The hearing that the Appellate Division ordered in June 2012 finally took place in November 2014. The hearing focused on the meaning of two paragraphs in the PSA. The first paragraph at issue stated that the husband would pay child support for as long as the children are fulltime college students “for a period not to exceed four years after graduation from high school.” This paragraph further stipulated that “[t]he child support and education costs will be reviewed and adjusted as may be necessary at the time of each child’s enrollment in college, based on the case of Newburgh v. Arrigo and the law at that time.” The paragraph entitled “Emancipation of Children” provided that the children would be emancipated when they turned 18 or completed “four academic years of continuous college education,” whichever event last occurred.

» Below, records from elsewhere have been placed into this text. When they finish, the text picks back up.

===== config.mk =====
export PLATFORM = sky130hd
export DESIGN_NAME = uart_tx_arbiter
export DESIGN_NICKNAME = d
export VERILOG_FILES = /design/src/rtl/uart_tx_arbiter.sv
export SDC_FILE = /design/constraint.sdc
export NUM_CORES = 1
export LEC_CHECK = 0
export ABC_AREA = 1
export CAP_MARGIN = 25
export CORE_MARGIN = 2
export CORE_UTILIZATION = 40
export CTS_CLUSTER_SIZE = 24
export DETAILED_ROUTE_END_ITERATION = 8
export PLACE_DENSITY = 0.63
export SLEW_MARGIN = 20
export SYNTH_ARGS = -nofsm -noshare
export SYNTH_HDL_FRONTEND = slang
export SYNTH_SLANG_ARGS = --single-unit

===== constraint.sdc =====
create_clock -name clk -period 2.45 [get_ports clk]
set_input_delay 0.49 -clock clk [delete_from_list [all_inputs] [get_ports clk]]
set_output_delay 0.49 -clock clk [all_outputs]
set_load 0.005 [all_outputs]

===== src/rtl/uart_tx_arbiter.sv =====
// Two-requester, frame-granular round-robin arbiter in front of a byte UART.
// A granted requester owns the UART until its last byte has finished transmitting.
module uart_tx_arbiter #(
  parameter int unsigned TIMEOUT_CYCLES = 4096
) (
  input  logic        clk,
  input  logic        reset,
  input  logic        req0_valid,
  input  logic [7:0]  req0_data,
  input  logic        req0_last,
  output logic        req0_ack,
  input  logic        req1_valid,
  input  logic [7:0]  req1_data,
  input  logic        req1_last,
  output logic        req1_ack,
  input  logic        tx_ready,
  output logic        tx_en,
  output logic [7:0]  tx_data,
  output logic [1:0]  grant,
  output logic        busy,
  output logic        timeout_err,
  output logic [15:0] bytes_sent
);

  localparam int CNT_W = (TIMEOUT_CYCLES > 1) ? $clog2(TIMEOUT_CYCLES) : 1;
  localparam logic [CNT_W-1:0] TO_LAST = CNT_W'(TIMEOUT_CYCLES - 1);

  typedef enum logic [1:0] {
    S_IDLE      = 2'd0,
    S_LOAD      = 2'd1,
    S_WAIT_BUSY = 2'd2,
    S_WAIT_DONE = 2'd3
  } state_t;

  state_t           state_q, state_d;
  logic [1:0]       grant_q, grant_d;
  logic             prio_q, prio_d;
  logic             last_q, last_d;
  logic [7:0]       tx_data_q, tx_data_d;
  logic [CNT_W-1:0] cnt_q, cnt_d;
  logic             err_q, err_d;
  logic [15:0]      bytes_sent_q, bytes_sent_d;

  logic             owner;
  logic             own_valid;
  logic [7:0]       own_data;
  logic             own_last;
  logic             issue;
  logic             winner;
  logic [CNT_W-1:0] cnt_inc;
  logic             timeout_hit;

  assign owner       = grant_q[1];
  assign own_valid   = owner ? req1_valid : req0_valid;
  assign own_data    = owner ? req1_data  : req0_data;
  assign own_last    = owner ? req1_last  : req0_last;
  assign issue       = (state_q == S_LOAD) && own_valid && tx_ready;
  // prio_q names the requester that wins a tie; a lone requester always wins
  assign winner      = (req0_valid && req1_valid) ? prio_q : req1_valid;
  assign cnt_inc     = cnt_q + CNT_W'(1);
  assign timeout_hit = tx_ready && (cnt_inc >= TO_LAST);

  always_ff @(posedge clk or posedge reset) begin
    if (reset) begin
      state_q      <= S_IDLE;
      grant_q      <= 2'b00;
      prio_q       <= 1'b0;
      last_q       <= 1'b0;
      tx_data_q    <= 8'h00;
      cnt_q        <= '0;
      err_q        <= 1'b0;
      bytes_sent_q <= 16'h0000;
    end else begin
      state_q      <= state_d;
      grant_q      <= grant_d;
      prio_q       <= prio_d;
      last_q       <= last_d;
      tx_data_q    <= tx_data_d;
      cnt_q        <= cnt_d;
      err_q        <= err_d;
      bytes_sent_q <= bytes_sent_d;
    end
  end

  always_comb begin
    state_d = state_q;
    case (state_q)
      S_IDLE:      if (req0_valid || req1_valid) state_d = S_LOAD;
      S_LOAD:      if (issue) state_d = S_WAIT_BUSY;
      S_WAIT_BUSY: if (!tx_ready || timeout_hit) state_d = S_WAIT_DONE;
      S_WAIT_DONE: if (tx_ready) state_d = last_q ? S_IDLE : S_LOAD;
      default:     state_d = S_IDLE;
    endcase
  end

  always_comb begin
    grant_d      = grant_q;
    prio_d       = prio_q;
    last_d       = last_q;
    tx_data_d    = tx_data_q;
    cnt_d        = cnt_q;
    err_d        = err_q;
    bytes_sent_d = bytes_sent_q;
    tx_en        = 1'b0;
    req0_ack     = 1'b0;
    req1_ack     = 1'b0;
    case (state_q)
      S_IDLE: begin
        if (req0_valid || req1_valid) grant_d = winner ? 2'b10 : 2'b01;
      end
      S_LOAD: begin
        if (issue) begin
          tx_en        = 1'b1;
          req0_ack     = ~owner;
          req1_ack     = owner;
          tx_data_d    = own_data;
          last_d       = own_last;
          bytes_sent_d = bytes_sent_q + 16'd1;
        end
      end
      S_WAIT_BUSY: begin
        if (!tx_ready) begin
          cnt_d = '0;
        end else if (timeout_hit) begin
          cnt_d = '0;
          err_d = 1'b1;
        end else begin
          cnt_d = cnt_inc;
        end
      end
      S_WAIT_DONE: begin
        if (tx_ready && last_q) begin
          grant_d = 2'b00;
          prio_d  = ~owner;
        end
      end
      default: ;
    endcase
  end

  assign tx_data     = tx_data_q;
  assign grant       = grant_q;
  assign busy        = (state_q != S_IDLE);
  assign timeout_err = err_q;
  assign bytes_sent  = bytes_sent_q;

endmodule

* Yosys cells after proc, flatten, opt, wreduce, memory -nomap -nowiden
Cells that the tools add are included.
Storage, ports and cells: bits in registers 43, bits of input ports 23, output and inout bits 31
Operators by class: add/sub/neg operators 2, $lt $le $gt $ge 1, eq/ne operators 8, mux-type cells 22, bitwise operators 1, reduce and logical (&&, ||, !) cells 16
Operators by type and width (number):
- 2-to-1 mux 12 bit | 2
- adder 16 x 1 -> 16 bit (second input constant) | 1
- 2-to-1 mux 2 bit | 7
- adder 12 x 1 -> 12 bit (second input constant) | 1
- greater-or-equal comparator 12 bit (second input constant) | 1
- 2-to-1 mux 1 bit | 10
- != test 2 bit (second input constant) | 5
- 2-to-1 mux 8 bit | 1
- one-hot mux 2 bit (4 select lines) | 1
- AND reduction 3 bit | 2
- logical AND 1 bit | 5
- == test 2 bit (second input constant) | 2
- one-hot mux 2 bit (2 select lines) | 1
- AND reduction 2 bit | 2
- AND reduction 4 bit | 1
- nonzero test 2 bit | 2
- == test 2 x 1 -> 1 bit (second input constant) | 1
- zero test 2 bit | 1
- logical OR 1 bit | 2
- zero test 1 bit | 1
- inverter 1 bit | 1

* Longest topological paths before layout
Gate-level depths: netlist of run 1.
depth after elaboration 6, depth in mapped cells 14

* Worst setup path before layout of run 1
No wires, ideal clock.
path kind register -> output, start point register state_q[1], end point output req0_ack, arrival 1393 ps, required time 1960 ps, setup slack 567 ps, cell stages (with the launch flop) 8, buffers on the path 1, path through dfrtp_1 inv_1 ha_1 nand2_1 a21oi_1 nand2_1 buf_4 nor2_2
Between the ends: word-level cells in the longest chain between the ends 5
Ends and longest elaborated chain:
- start, declared | RTL line 35 | state_t state_q, state_d;
- start signal, assigned | RTL line 74 | state_q <= state_d;
- == test 2 x 1 -> 1 bit (*) | RTL line 57, 107
- logical AND 1 bit (2 in a row) | RTL line 57 | assign issue = (state_q == S_LOAD) && own_valid && tx_ready;
- 2-to-1 mux 1 bit | RTL line 112 | if (issue) begin
- 2-to-1 mux 1 bit (*) | RTL line 107 | case (state_q)
- end, declared | RTL line 11 | output logic req0_ack,
Mark *: on every way between the ends. The rest lies on a longest branch, timed or not.

* Worst setup path after layout of run 1
start point input req0_valid, end point output req0_ack
Between the ends: word-level cells in the longest chain between the ends 5
Ends and longest elaborated chain:
- start, declared | RTL line 8 | input logic req0_valid,
- 2-to-1 mux 1 bit | RTL line 54 | assign own_valid = owner ? req1_valid : req0_valid;
- logical AND 1 bit (2 in a row) | RTL line 57
- 2-to-1 mux 1 bit | RTL line 112
- 2-to-1 mux 1 bit | RTL line 107
Every way passes these cells.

That paragraph further stated that if a substance abuse problem interrupted the education of one of the children, it would not delay his or her emancipation.
After hearing testimony, the judge found that the PSA had “anticipated some circumstances that might reasonably delay emancipation in excess of four years after enrollment in college,” and that the husband and wife had not intended to strictly limit college to four years. The judge based this on the “credible, believable testimony” of both the husband and wife regarding the value that they place on education. Accordingly, the judge found it “inconceivable that [the husband] intended the four-year language to preclude a course of study which necessitated a longer time period.” The judge also gave weight to the wife’s testimony that she would never have agreed to a provision that failed to toll the four-year period if circumstances outside of the children’s control delayed their educational pursuits. On the other hand, the judge found incredible the husband’s testimony that unanticipated events, such as a car accident, would not toll the four years just because those events were not set out in the PSA.

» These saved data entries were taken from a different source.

File: config.mk
export PLATFORM = sky130hd
export DESIGN_NAME = dice_display
export DESIGN_NICKNAME = d
export VERILOG_FILES = /design/src/rtl/dice_display.sv
export SDC_FILE = /design/constraint.sdc
export NUM_CORES = 1
export LEC_CHECK = 0
export BUFFER_PORTS_ARGS = -buffer_cell sky130_fd_sc_hd__buf_4
export CORE_MARGIN = 3
export CORE_UTILIZATION = 40
export CTS_CLUSTER_SIZE = 24
export DETAILED_ROUTE_END_ITERATION = 8
export PLACE_DENSITY_LB_ADDON = 0.25
export SYNTH_ARGS = -nofsm -noshare
export SYNTH_HDL_FRONTEND = slang
export SYNTH_SLANG_ARGS = --single-unit
File: constraint.sdc
create_clock -name Clock -period 8.65 [get_ports Clock]
set_input_delay 0.4325 -clock Clock [delete_from_list [all_inputs] [get_ports Clock]]
set_output_delay 0.4325 -clock Clock [all_outputs]
set_load 0.1 [all_outputs]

As to whether an event that would toll the son’s emancipation had occurred, the judge rejected the wife’s contention that the son’s academic pursuits had been interrupted by a mental disorder because the wife submitted only a single-page note from the son’s therapist in support of the diagnosis. But the judge was persuaded that the husband’s refusal to adhere to his financial obligations under the PSA and numerous court orders had adversely impacted the son’s college experience. Noting that the husband had repeatedly been ordered to pay college expenses, the judge agreed that the husband’s actions had hindered the son’s academic progress by putting both the child and the wife under severe economic stress. Moreover, the judge found that the combined income of the husband and wife both at the time of the PSA and at the time of the hearing was sufficient to allow them to put both children through college.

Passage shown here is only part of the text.